WHAT YOU HAVE TO DO
Please count how many lines in the entries below contain "unsigned" and reply with the figure alone.

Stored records
::::
$ cat config.mk
export PLATFORM = sky130hd
export DESIGN_NAME = temp_hyst_monitor
export DESIGN_NICKNAME = d
export VERILOG_FILES = /design/src/rtl/temp_hyst_pkg.sv /design/src/rtl/temp_hyst_monitor_channel.sv /design/src/rtl/temp_hyst_monitor.sv
export SDC_FILE = /design/constraint.sdc
export NUM_CORES = 1
export LEC_CHECK = 0
export ABC_AREA = 1
export CAP_MARGIN = 0
export CORE_UTILIZATION = 53
export DETAILED_ROUTE_END_ITERATION = 8
export PLACE_DENSITY = 0.78
export SETUP_SLACK_MARGIN = 0.02
export SLEW_MARGIN = 20
export SYNTH_ARGS = -nofsm -noshare
export SYNTH_HDL_FRONTEND = slang
export SYNTH_SLANG_ARGS = --single-unit
$ cat constraint.sdc
create_clock -name clk_in -period 1.8 [get_ports clk_in]
set_clock_uncertainty 0.15 [all_clocks]
set_input_delay 0.27 -clock clk_in [delete_from_list [all_inputs] [get_ports clk_in]]
set_output_delay 0.27 -clock clk_in [all_outputs]
set_load 0.05 [all_outputs]
$ cat src/rtl/temp_hyst_pkg.sv
// Shared types and helpers for the multi-channel hysteresis temperature monitor.
package temp_hyst_pkg;

  typedef enum logic [1:0] {
    NORMAL,
    PEND_HOT,
    HOT,
    PEND_COOL
  } hyst_state_t;

  localparam int unsigned DEB_CNT_W = 4;

  // Index width that never collapses to zero for a single-channel build.
  function automatic int unsigned clog2_min1(input int unsigned n);
    return (n <= 2) ? 1 : $clog2(n);
  endfunction

endpackage

$ cat src/rtl/temp_hyst_monitor_channel.sv
// One monitored channel: byte-loaded high/low thresholds and the debounced
// hysteresis FSM that produces the warn flag plus a one-cycle change pulse.
module hyst_channel
  import temp_hyst_pkg::*;
#(
  parameter int unsigned W   = 16,
  parameter int unsigned DEB = 3
) (
  input  logic         clk_in,
  input  logic         rst_n,
  input  logic         sample_hit_i,
  input  logic [W-1:0] sample_data_i,
  input  logic         cfg_we_hi_i,
  input  logic         cfg_we_lo_i,
  input  logic [7:0]   cfg_byte_i,
  output logic         warn_o,
  output logic         event_o
);

  localparam logic [DEB_CNT_W-1:0] DEB_C = DEB_CNT_W'(DEB);

  hyst_state_t          state_q;
  logic [DEB_CNT_W-1:0] cnt_q;
  logic [DEB_CNT_W-1:0] cnt_inc;
  logic [W-1:0]         thr_hi_q;
  logic [W-1:0]         thr_lo_q;
  logic                 warn_q;
  logic                 event_q;
  logic [W+7:0]         hi_shift;
  logic [W+7:0]         lo_shift;
  logic                 over_hi;
  logic                 under_lo;

  // New byte enters at the top, so an LSB-first burst of W/8 bytes replaces the register.
  assign hi_shift = {cfg_byte_i, thr_hi_q};
  assign lo_shift = {cfg_byte_i, thr_lo_q};
  assign cnt_inc  = cnt_q + DEB_CNT_W'(1);
  assign over_hi  = sample_data_i > thr_hi_q;
  assign under_lo = sample_data_i < thr_lo_q;
  assign warn_o   = warn_q;
  assign event_o  = event_q;

  always_ff @(posedge clk_in) begin
    if (!rst_n) begin
      state_q  <= NORMAL;
      cnt_q    <= '0;
      thr_hi_q <= '1;
      thr_lo_q <= '0;
      warn_q   <= 1'b0;
      event_q  <= 1'b0;
    end else begin
      event_q <= 1'b0;
      if (cfg_we_hi_i) thr_hi_q <= hi_shift[W+7:8];
      if (cfg_we_lo_i) thr_lo_q <= lo_shift[W+7:8];
      if (sample_hit_i) begin
        unique case (state_q)
          NORMAL: begin
            if (over_hi) begin
              if (DEB == 1) begin
                state_q <= HOT;
                warn_q  <= 1'b1;
                event_q <= 1'b1;
              end else begin
                state_q <= PEND_HOT;
                cnt_q   <= DEB_CNT_W'(1);
              end
            end
          end
          PEND_HOT: begin
            if (over_hi) begin
              if (cnt_inc == DEB_C) begin
                state_q <= HOT;
                cnt_q   <= '0;
                warn_q  <= 1'b1;
                event_q <= 1'b1;
              end else begin
                cnt_q <= cnt_inc;
              end
            end else begin
              state_q <= NORMAL;
              cnt_q   <= '0;
            end
          end
          HOT: begin
            if (under_lo) begin
              if (DEB == 1) begin
                state_q <= NORMAL;
                warn_q  <= 1'b0;
                event_q <= 1'b1;
              end else begin
                state_q <= PEND_COOL;
                cnt_q   <= DEB_CNT_W'(1);
              end
            end
          end
          PEND_COOL: begin
            if (under_lo) begin
              if (cnt_inc == DEB_C) begin
                state_q <= NORMAL;
                cnt_q   <= '0;
                warn_q  <= 1'b0;
                event_q <= 1'b1;
              end else begin
                cnt_q <= cnt_inc;
              end
            end else begin
              state_q <= HOT;
              cnt_q   <= '0;
            end
          end
          default: begin
            state_q <= NORMAL;
            cnt_q   <= '0;
            warn_q  <= 1'b0;
          end
        endcase
      end
    end
  end

endmodule

$ cat src/rtl/temp_hyst_monitor.sv
// Multi-channel hysteresis temperature monitor: channel decode, event encoder
// and optional sticky alarms (enabled by defining STICKY_ALARM_EN).
module temp_hyst_monitor
  import temp_hyst_pkg::*;
#(
  parameter  int unsigned W   = 16,
  parameter  int unsigned NCH = 2,
  parameter  int unsigned DEB = 3,
  localparam int unsigned CHW = clog2_min1(NCH)
) (
  input  logic           clk_in,
  input  logic           rst_n,
  input  logic           sample_valid,
  input  logic [CHW-1:0] sample_ch,
  input  logic [W-1:0]   sample_data,
  input  logic           cfg_we,
  input  logic [CHW-1:0] cfg_ch,
  input  logic           cfg_sel,
  input  logic [7:0]     cfg_byte,
  output logic [NCH-1:0] warn,
  output logic           warn_event,
  output logic [CHW-1:0] event_ch,
  output logic           event_rise,
  output logic [NCH-1:0] sticky,
  input  logic [NCH-1:0] sticky_clr
);

  logic [NCH-1:0] ch_event;
  logic [CHW-1:0] ev_ch_enc;
  logic           ev_rise_now;
  logic [CHW-1:0] last_ch_q;
  logic           last_rise_q;

  // Out-of-range channel indices simply match no instance.
  for (genvar g = 0; g < NCH; g++) begin : g_ch
    logic hit;
    logic we_hi;
    logic we_lo;

    assign hit   = sample_valid && (sample_ch == CHW'(g));
    assign we_hi = cfg_we && !cfg_sel && (cfg_ch == CHW'(g));
    assign we_lo = cfg_we &&  cfg_sel && (cfg_ch == CHW'(g));

    hyst_channel #(
      .W   (W),
      .DEB (DEB)
    ) u_ch (
      .clk_in        (clk_in),
      .rst_n         (rst_n),
      .sample_hit_i  (hit),
      .sample_data_i (sample_data),
      .cfg_we_hi_i   (we_hi),
      .cfg_we_lo_i   (we_lo),
      .cfg_byte_i    (cfg_byte),
      .warn_o        (warn[g]),
      .event_o       (ch_event[g])
    );
  end

  always_comb begin
    ev_ch_enc = '0;
    for (int unsigned i = 0; i < NCH; i++) begin
      if (ch_event[i]) ev_ch_enc = CHW'(i);
    end
  end

  // At most one channel changes per cycle, so the OR-reduction is unambiguous.
  assign ev_rise_now = |(ch_event & warn);
  assign warn_event  = |ch_event;
  assign event_ch    = warn_event ? ev_ch_enc : last_ch_q;
  assign event_rise  = warn_event ? ev_rise_now : last_rise_q;

  always_ff @(posedge clk_in) begin
    if (!rst_n) begin
      last_ch_q   <= '0;
      last_rise_q <= 1'b0;
    end else if (warn_event) begin
      last_ch_q   <= ev_ch_enc;
      last_rise_q <= ev_rise_now;
    end
  end

`ifdef STICKY_ALARM_EN
  logic [NCH-1:0] sticky_q;

  always_ff @(posedge clk_in) begin
    if (!rst_n) begin
      sticky_q <= '0;
    end else begin
      sticky_q <= (sticky_q & ~sticky_clr) | (ch_event & warn);
    end
  end

  assign sticky = sticky_q;
`else
  logic [NCH-1:0] unused_sticky_clr;

  assign unused_sticky_clr = sticky_clr;
  assign sticky            = '0;
`endif

endmodule
==> out/qor.yml <==
synthesis:
  synth_area_um2: 4900
  synth_top_area_share_pct: 33.5
  synthTopCellsByArea: "dfxtp_1 (33%), ha_1 (17%), a21oi_1 (8.9%)"
  ys_async_sr_fraction_pct: 0
  syn_area_per_cell_um2: 7.49
  netlist-cell-type-count: 35
  ys_ff_latch: 82
  syn_inst: 655
  synthFlopType: "dfxtp_1"
  synth_warnings: 0
  synth_edf_count: 0
  yosysSeqAreaShare_pct: 33.5
  synth_top_area_cell: "dfxtp_1"
clock_tree:
  cts_max_level: 3
  clock_latency_ns: 0.37
  cts_root_buffer: "clkbuf_8"
  clk_pin_slew_worst_paths_ns: 0.09
  tritoncts: "done"
  numCtsBuffers: 9
  holdBufCountCts: 0
  clkSinkCount: 82
  clk_path_buf_depth: 2
setup_path:
  crit_path_frequent_cell: "nand2_1"
  crit_family: "compound AO/OA/AOI/OAI gates"
  cp-start-kind: "register"
  max_stage_delay_ns: 0.32
  cp-end-kind: "register"
  required_ns: 1.96
  cp_num_cells: 12
  cp_max_fo: 4
  critPathBufInv: 2
  critPathSlowestCell: "dfxtp_1"
  crit_arrival_ns: 2.25
  cp_cell_sequence: "inv_1 > ha_1 > a21oi_1 > o21ai_2 > a21oi_2 > buf_4 > nand4_1 > nand2_2 > nor2_4 > nand2_1 > nand2_1 > nor2_1"
  reg2reg_depth: 12
  ff2ff_setup_slack_ns: -0.30
  crit_type: "reg2reg"
sta:
  period_minus_slack_ns: 2.10
  setup_tns_ns: -3.13
  worstMarginPinSlew_ns: 0.536
  report.final.hold_viol_count: 0
  relSlewSlack_pct: 64.3
  fmax_mhz: 477
  finalMaxSlewViolations: 0
  min_period_over_period_pct: 116
  setup-violations-final: 16
  rsz0062_at_grt: "true"
  worst_slack_ns: -0.295
final_layout:
  num-nets-final: 848
  layout_common_cells: "inv_1 (81), a21oi_1 (73), nand2_1 (72)"
  diodes: 0
  layout_commonest_cell: "inv_1"
  drive_gt1_share_pct: 36.1
  syn2layout_area_growth_pct: 37.3
grt:
  grt_use_total_pct: 29.1
  met2_usage_pct: 49.9
  grt_pass1_wl_um: 22100
  grt.overflow.total: 0
  grt_max_degree: 62
  grt_use_met3_pct: 5.37
  met1_usage_pct: 34.1
  antenna_found_initial: 0
  grt-busiest-layer: "met2"
  grt_pass1_vias: 4742
power_and_ir_drop:
  seq_power_share_pct: 44.5
  p_total_w: 0.00440
  p_int_w: 0.00300
  pwr-share-clk_pct: 29.9
  p_sw_share_pct: 31.7
  ir_drop_mv: 0.859
  p_sw_w: 0.00140
  combPwrFrac_pct: 25.6
  power.density_nw_per_um2: 653
  leakagePower_nw: 2.99
worst_hold_path:
  whs_path_depth: 3
  min_path_type: "in2reg"
run_status:
  violations: "DRC, setup timing"
  status: "complete, but fails checks"
die:
  core_um2: 8850
  die_area_um2: 9640
  ioPinCount: 40
  die_w_um: 98.2
  rows: 34
  start_util_pct: 55.4
  die_h_um: 98.2
placed_design:
  io_buffers: 35
  place_congestion: 0.855
  place_hpwl_um: 9070
detailed_routing:
  antenna_left: 0
  drt_pass1_iterations: 7
  vias_per_cell: 5.69
  wl_per_cell_um: 17.2
  drt_wl_total_um: 14800
  drc: 4
  vias: 4904
  drtIter0Drc: 308
job:
  drv_cap: 0
## cell type report
class,instances,area [um^2]
clock buffer,13,169
clock inverter,3,22.5
fill,562,2110
inverter,102,385
multi-input combinational,449,3450
sequential,82,1680
tap,108,135
timing repair buffer,105,896
## repair_timing
| item | 4_1_cts | 5_1_grt |
|---|---|---|
| gates resized for setup | 123 | 72 |
| buffers inserted | 10 | 4 |
| pin swaps | 37 | 35 |
| endpoints found under the setup margin | 16 | 16 |
## stage by stage
step           worst slack (ns)  hold WS (ns)  utilization, %  instances  instance area (um^2)
2_1_floorplan          -0.00375         0.246               -        656                  4910
3_3_place_gp             -0.700         0.294            65.1        832                  5760
3_5_place_dp             -0.768         0.308            65.1        832                  5760
4_1_cts                  -0.195        0.0273            72.8        858                  6440
5_1_grt                  -0.403        0.0366            76.1        862                  6740
6_report                 -0.295        0.0263            76.1        862                  6740
## kinds of logic (layout without fill, tap and decap cells)
| kind of cell | count (synthesis) | after routing | synth area share (%) |
|---|---|---|---|
| fa+ha+maj | 66 | 66 | 16.8 |
| compound gates | 177 | 177 | 19.4 |
| buf+inv | 125 | 223 | 10.0 |
| xor+xnor | 4 | 4 | 0.714 |
| flops | 82 | 82 | 33.5 |
| simple gates | 200 | 200 | 19.5 |
| other cells | 1 | 2 | 0.0765 |
## routing by layer
metal / share of wire, % / routed length (um)
met3: 5.7 / 845
met4: 4.0 / 594
met2: 50 / 7420
met1: 40 / 5930
met5: 0 / 0
## cell usage after synthesis, types with 3 or more instances
library cell and instances:
nand2_1 101, inv_1 100, a21oi_1 87, dfxtp_1 82, ha_1 66, o21ai_0 58, nor2_1 45, nand2_2 16
o211ai_1 16, nand3_1 15, clkbuf_1 13, o21ai_1 9, nand4_1 6, buf_2 5, buf_4 4, nor2_4 3
## path summary, 6_finish.rpt
check / from / endpoint
min reg2reg: g_ch[1].u_ch.thr_lo_q[4] / g_ch[1].u_ch.thr_lo_q[4]
min: rst_n / g_ch[0].u_ch.cnt_q[1]
max: g_ch[0].u_ch.thr_lo_q[11] / g_ch[0].u_ch.state_q[0]
max reg2reg: g_ch[0].u_ch.thr_lo_q[11] / g_ch[0].u_ch.state_q[0]
## registers in the layout, summed over array words and instances (netlist names)
| register | flops |
|---|---|
| g_ch.u_ch.thr_hi_q | 32 |
| g_ch.u_ch.warn_o | 2 |
| last_rise_q | 1 |
| g_ch.u_ch.state_q | 4 |
| g_ch.u_ch.thr_lo_q | 32 |
| g_ch.u_ch.cnt_q | 8 |
| g_ch.u_ch.event_o | 2 |
| last_ch_q | 1 |
## worst min-delay path, stage by stage
cell and delay, ns:
buf_2 0.13, inv_1 0.07, nor2_1 0.04
## power groups by stage
stage	Sequential (W)	Combinational, W	Clock (W)
finish	0.00196	0.00112	0.00132
global route	0.00197	0.00122	0.00139
CTS	0.00195	0.000974	0.00131
detailed placement	0.00199	0.000838	0
global placement	0.00198	0.000801	0
floorplan	0.00197	0.000512	0
(Power assumes the default switching activity.)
::::
SOLUTION FOR THIS PROBLEM
9